Stored data entries:
BEGIN

File: src/rtl/txq_req_top.sv
module txq_req_top
    import txq_req_pkg::*;
#(
    parameter int WIDTH = 8,
    parameter int DEPTH = 4
) (
    input  logic             clk,
    input  logic             rst_n,
    input  logic             wr_en,
    input  logic [WIDTH-1:0] wr_data,
    input  logic             rd_en,
    input  logic             ovf_clr,
    input  logic             irq_mode,
    input  logic             dma_mode,
    input  logic             irq_en,
    input  logic             dma_en,
    output logic [WIDTH-1:0] tx_data,
    output logic             tx_valid,
    output logic             buf_empty,
    output logic             all_empty,
    output logic             irq,
    output logic             dma_req,
    output logic             overflow
);
    logic push, pop, nxt_buf_empty, nxt_all_empty;

    txq_occ_fsm #(.DEPTH(DEPTH)) occ_i (
        .clk           (clk),
        .rst_n         (rst_n),
        .wr_req        (wr_en),
        .rd_req        (rd_en),
        .ovf_clr       (ovf_clr),
        .push          (push),
        .pop           (pop),
        .buf_empty     (buf_empty),
        .all_empty     (all_empty),
        .nxt_buf_empty (nxt_buf_empty),
        .nxt_all_empty (nxt_all_empty),
        .overflow      (overflow)
    );

    txq_store #(.WIDTH(WIDTH), .DEPTH(DEPTH)) store_i (
        .clk   (clk),
        .rst_n (rst_n),
        .push  (push),
        .pop   (pop),
        .din   (wr_data),
        .dout  (tx_data)
    );

    txq_req_gen req_i (
        .irq_mode      (irq_mode),
        .dma_mode      (dma_mode),
        .irq_en        (irq_en),
        .dma_en        (dma_en),
        .buf_empty     (buf_empty),
        .all_empty     (all_empty),
        .nxt_buf_empty (nxt_buf_empty),
        .nxt_all_empty (nxt_all_empty),
        .irq           (irq),
        .dma_req       (dma_req)
    );

    assign tx_valid = !all_empty;

endmodule

File: config.mk
export PLATFORM = sky130hd
export DESIGN_NAME = txq_req_top
export DESIGN_NICKNAME = d
export VERILOG_FILES = /design/src/rtl/txq_req_pkg.sv /design/src/rtl/txq_store.sv /design/src/rtl/txq_occ_fsm.sv /design/src/rtl/txq_req_gen.sv /design/src/rtl/txq_req_top.sv
export SDC_FILE = /design/constraint.sdc
export NUM_CORES = 1
export LEC_CHECK = 0
export BUFFER_PORTS_ARGS = -buffer_cell sky130_fd_sc_hd__buf_4
export CORE_MARGIN = 10
export CORE_UTILIZATION = 54
export DETAILED_ROUTE_END_ITERATION = 10
export GPL_TIMING_DRIVEN = 0
export PLACE_DENSITY = 0.76
export SETUP_SLACK_MARGIN = 0.5
export SLEW_MARGIN = 20
export SYNTH_ARGS = -nofsm -noshare
export SYNTH_HDL_FRONTEND = slang
export SYNTH_SLANG_ARGS = --single-unit
File: constraint.sdc
create_clock -name clk -period 4 [get_ports clk]
set_clock_uncertainty 0.1 [all_clocks]
set_input_delay 0.2 -clock clk [delete_from_list [all_inputs] [get_ports clk]]
set_output_delay 0.2 -clock clk [all_outputs]
set_load 0.02 [all_outputs]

END

Exercise instructions ▸ Top to bottom, set down the entries above word for word.

Answer box ▸
File: src/rtl/txq_req_top.sv
module txq_req_top
    import txq_req_pkg::*;
#(
    parameter int WIDTH = 8,
    parameter int DEPTH = 4
) (
    input  logic             clk,
    input  logic             rst_n,
    input  logic             wr_en,
    input  logic [WIDTH-1:0] wr_data,
    input  logic             rd_en,
    input  logic             ovf_clr,
    input  logic             irq_mode,
    input  logic             dma_mode,
    input  logic             irq_en,
    input  logic             dma_en,
    output logic [WIDTH-1:0] tx_data,
    output logic             tx_valid,
    output logic             buf_empty,
    output logic             all_empty,
    output logic             irq,
    output logic             dma_req,
    output logic             overflow
);
    logic push, pop, nxt_buf_empty, nxt_all_empty;

    txq_occ_fsm #(.DEPTH(DEPTH)) occ_i (
        .clk           (clk),
        .rst_n         (rst_n),
        .wr_req        (wr_en),
        .rd_req        (rd_en),
        .ovf_clr       (ovf_clr),
        .push          (push),
        .pop           (pop),
        .buf_empty     (buf_empty),
        .all_empty     (all_empty),
        .nxt_buf_empty (nxt_buf_empty),
        .nxt_all_empty (nxt_all_empty),
        .overflow      (overflow)
    );

    txq_store #(.WIDTH(WIDTH), .DEPTH(DEPTH)) store_i (
        .clk   (clk),
        .rst_n (rst_n),
        .push  (push),
        .pop   (pop),
        .din   (wr_data),
        .dout  (tx_data)
    );

    txq_req_gen req_i (
        .irq_mode      (irq_mode),
        .dma_mode      (dma_mode),
        .irq_en        (irq_en),
        .dma_en        (dma_en),
        .buf_empty     (buf_empty),
        .all_empty     (all_empty),
        .nxt_buf_empty (nxt_buf_empty),
        .nxt_all_empty (nxt_all_empty),
        .irq           (irq),
        .dma_req       (dma_req)
    );

    assign tx_valid = !all_empty;

endmodule

File: config.mk
export PLATFORM = sky130hd
export DESIGN_NAME = txq_req_top
export DESIGN_NICKNAME = d
export VERILOG_FILES = /design/src/rtl/txq_req_pkg.sv /design/src/rtl/txq_store.sv /design/src/rtl/txq_occ_fsm.sv /design/src/rtl/txq_req_gen.sv /design/src/rtl/txq_req_top.sv
export SDC_FILE = /design/constraint.sdc
export NUM_CORES = 1
export LEC_CHECK = 0
export BUFFER_PORTS_ARGS = -buffer_cell sky130_fd_sc_hd__buf_4
export CORE_MARGIN = 10
export CORE_UTILIZATION = 54
export DETAILED_ROUTE_END_ITERATION = 10
export GPL_TIMING_DRIVEN = 0
export PLACE_DENSITY = 0.76
export SETUP_SLACK_MARGIN = 0.5
export SLEW_MARGIN = 20
export SYNTH_ARGS = -nofsm -noshare
export SYNTH_HDL_FRONTEND = slang
export SYNTH_SLANG_ARGS = --single-unit
File: constraint.sdc
create_clock -name clk -period 4 [get_ports clk]
set_clock_uncertainty 0.1 [all_clocks]
set_input_delay 0.2 -clock clk [delete_from_list [all_inputs] [get_ports clk]]
set_output_delay 0.2 -clock clk [all_outputs]
set_load 0.02 [all_outputs]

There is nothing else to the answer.